Everyone recognizes the value of hard work. They treat the industrious person as the ideal, at least here in the U.S. Even regardless of the tendency of the industrious to succumb to diseases of stress (cancer, heart disease, etc). My post today isn’t about telling those folks that they are working too hard. My post is to share how my lazy brain works and motivates me differently. I suspect many of the lazy out there will find their brains work much the same way.

There are people reading this post that will see it and find themselves surprised at my degree of laziness. Most especially the people who have known me only at work. But being lazy does not mean that I never accomplish anything. It means I am constantly looking for ways to have nothing needing to be accomplished. I can assure you that I never achieve this by simply putting in more hard work. Can I figure out a way to get that one hour process down to 20 minutes? That will leave enough time to read an interesting short story. Can I develop something that will turn two jobs into one? Who doesn’t hate moving the clothes from the washer into the dryer?

I value my relaxation and leisure more than any person I know. Sure, everyone likes down time relaxing, but I’m the person who aligns my goals to acquiring more of it. If I’m working my ass off to move up at work it’s because I want to have enough cash to retire early. I never get too bored on vacation and desperately desire to return to work. I’m working so that I can have a permanent vacation.

I am almost entirely led by impulse. My ability to complete any task is forever at war with my desire to just do whatever I want. I need rewards to stay motivated to work. Those don’t have to be monetary. If I work hard at something and everyone tells me how smart I am for a week, it was worth it. If I suck it up and put away the socks (god-forsaken laundry devils) and my husband showers me with kisses, worth it. I would never do hard work for hard work’s sake. This is why I would never go to the gym to be skinny, but I might do it to get to live out my retirement on the coast for longer.

I’m indulgent. I can read an entire book series in two days because I love it. I mean, have you guys read Divergent? It’s book-binge utopia. I have to buy mini ice creams because that pint of chocolate chip cookie dough will be obliterated before I give it a second thought. I’m much too lazy to exert will power. I’d rather make it inconvenient for myself. Luckily for my employers, my indulgence also means that I will often give 100% to something I think will improve my job. Sometimes that’s too much, but such is the life of the lazy.
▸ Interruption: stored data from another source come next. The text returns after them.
### config.mk
export PLATFORM = sky130hd
export DESIGN_NAME = cylon_input_ctrl
export DESIGN_NICKNAME = d
export VERILOG_FILES = /design/src/rtl/cylon_input_ctrl.sv
export SDC_FILE = /design/constraint.sdc
export NUM_CORES = 1
export LEC_CHECK = 0
export CORE_MARGIN = 2
export CORE_UTILIZATION = 35
export DETAILED_ROUTE_END_ITERATION = 8
export PLACE_DENSITY_LB_ADDON = 0.3
export SLEW_MARGIN = 10
export SYNTH_ARGS = -nofsm -noshare
export SYNTH_HDL_FRONTEND = slang
export SYNTH_SLANG_ARGS = --single-unit
### constraint.sdc
create_clock -name clk -period 2.5 [get_ports clk]
set_input_delay 0.25 -clock clk [delete_from_list [all_inputs] [get_ports clk]]
set_output_delay 0.25 -clock clk [all_outputs]
set_load 0.005 [all_outputs]
### src/rtl/cylon_input_ctrl.sv
// Input conditioning ahead of the cylon LED sequencer: two-flop synchronisers on the
// buttons and low switch nibble, a four-state debouncer per button, and the
// registered mode, speed and brightness controls with their pulse/strobe outputs.
module cylon_input_ctrl #(
  parameter int unsigned       CNT_W           = 20,
  parameter logic [CNT_W-1:0]  DEBOUNCE_CYCLES = CNT_W'(1_000_000)
) (
  input  logic        clk,
  input  logic        rst_n,
  input  logic        btnC,
  input  logic        btnL,
  input  logic        btnR,
  input  logic [15:0] sw,
  output logic [1:0]  mode,
  output logic [3:0]  speed,
  output logic [3:0]  brightness,
  output logic [2:0]  btn_pulse,
  output logic        mode_changed
);

  // Final count value at which a level is considered stable.
  localparam logic [CNT_W-1:0] LastCount = DEBOUNCE_CYCLES - CNT_W'(1);

  typedef enum logic [1:0] {StIdle, StArm, StHeld, StDisarm} db_state_e;

  // Bit order matches btn_pulse: {L, C, R}.
  logic [2:0] btn_raw;
  logic [2:0] btn_meta;
  logic [2:0] btn_sync;
  logic [3:0] sw_meta;
  logic [3:0] sw_sync;
  logic [2:0] pulse;
  logic [1:0] mode_next;

  // Only sw[3:0] is consumed; the rest of the bank is deliberately ignored.
  logic unused_sw;
  assign unused_sw = ^sw[15:4];

  assign btn_raw   = {btnL, btnC, btnR};
  assign btn_pulse = pulse;

  // Two-flop synchronisers; nothing downstream looks at a raw input.
  always_ff @(posedge clk or negedge rst_n) begin
    if (!rst_n) begin
      btn_meta <= '0;
      btn_sync <= '0;
      sw_meta  <= '0;
      sw_sync  <= '0;
    end else begin
      btn_meta <= btn_raw;
      btn_sync <= btn_meta;
      sw_meta  <= sw[3:0];
      sw_sync  <= sw_meta;
    end
  end

  for (genvar i = 0; i < 3; i++) begin : gen_db
    db_state_e        state;
    logic [CNT_W-1:0] count;

    // Debounce FSM: counter is cleared on every transition so it can never wrap.
    always_ff @(posedge clk or negedge rst_n) begin
      if (!rst_n) begin
        state    <= StIdle;
        count    <= '0;
        pulse[i] <= 1'b0;
      end else begin
        pulse[i] <= 1'b0;
        case (state)
          StIdle: begin
            if (btn_sync[i]) begin
              state <= StArm;
              count <= '0;
            end
          end
          StArm: begin
            if (!btn_sync[i]) begin
              state <= StIdle;
              count <= '0;
            end else if (count == LastCount) begin
              state    <= StHeld;
              count    <= '0;
              pulse[i] <= 1'b1;
            end else begin
              count <= count + CNT_W'(1);
            end
          end
          StHeld: begin
            if (!btn_sync[i]) begin
              state <= StDisarm;
              count <= '0;
            end
          end
          StDisarm: begin
            // A bounce back high returns to HELD without a second pulse.
            if (btn_sync[i]) begin
              state <= StHeld;
              count <= '0;
            end else if (count == LastCount) begin
              state <= StIdle;
              count <= '0;
            end else begin
              count <= count + CNT_W'(1);
            end
          end
          default: begin
            state <= StIdle;
            count <= '0;
          end
        endcase
      end
    end
  end

  // Mode select with priority C > R > L; no pulse holds the current mode.
  always_comb begin
    mode_next = mode;
    if (pulse[1]) begin
      mode_next = 2'b00;
    end else if (pulse[0]) begin
      mode_next = 2'b10;
    end else if (pulse[2]) begin
      mode_next = 2'b01;
    end
  end

  // Mode register; the strobe fires only when the value actually changes.
  always_ff @(posedge clk or negedge rst_n) begin
    if (!rst_n) begin
      mode         <= 2'b00;
      mode_changed <= 1'b0;
    end else begin
      mode         <= mode_next;
      mode_changed <= (mode_next != mode);
    end
  end

  // Switch-derived controls, registered every cycle with no debounce.
  always_ff @(posedge clk or negedge rst_n) begin
    if (!rst_n) begin
      speed      <= 4'h0;
      brightness <= 4'b0111;
    end else begin
      speed      <= {1'b0, sw_sync[2:0]};
      brightness <= {sw_sync[3], 3'b111};
    end
  end

endmodule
I live for short term goals. Urgency will always get more out of me than importance. This is likely why I enjoyed waiting tables for the length of time that I did. I am capable of executing long-term plans, but I enjoy putting out fires. My five year plan would consist of 60 thirty day plans. Unless, of course, we’re talking about a plan that will get me on the beach sooner.

I am constantly in a state of reprioritization. In almost every situation I weigh the pros and cons of expending my energy and using my time. For example, in a biology class in college, my professor had a policy to drop the lowest test grade. He also only had tests for grades. Everything else was voluntary. Prime lazy A ground for me. I looked at that and knew that if I invested enough time and effort to study hard for the first two tests, that I could simply choose one of the two last tests to study for. I did just that, made three A’s and turned in the cumulative final with just my name on in. Those of you tied into the morality of hard work may be appalled at me by now. But I put in just as much work was necessary to get the optimum result. In classes where more was expected, I either chose to put in more effort (based on what the outcome would get me) or I chose to make a B. This is what it’s like to prioritize due to laziness.

I assign value to everything. Maintaining an acquaintance has a low value. You want to talk about real life hardship, let’s get to it, my friend. Our friendship is valuable. You want to talk about the weather, can’t we just part ways and watch reality TV instead? My husband’s happiness is valuable. I’ll prioritize it accordingly even if that means exerting time and energy. My distance Uncle who hasn’t seen me in 25 years, his happiness is not valuable. No you may not attend my wedding in place of a friend. Organize a reunion.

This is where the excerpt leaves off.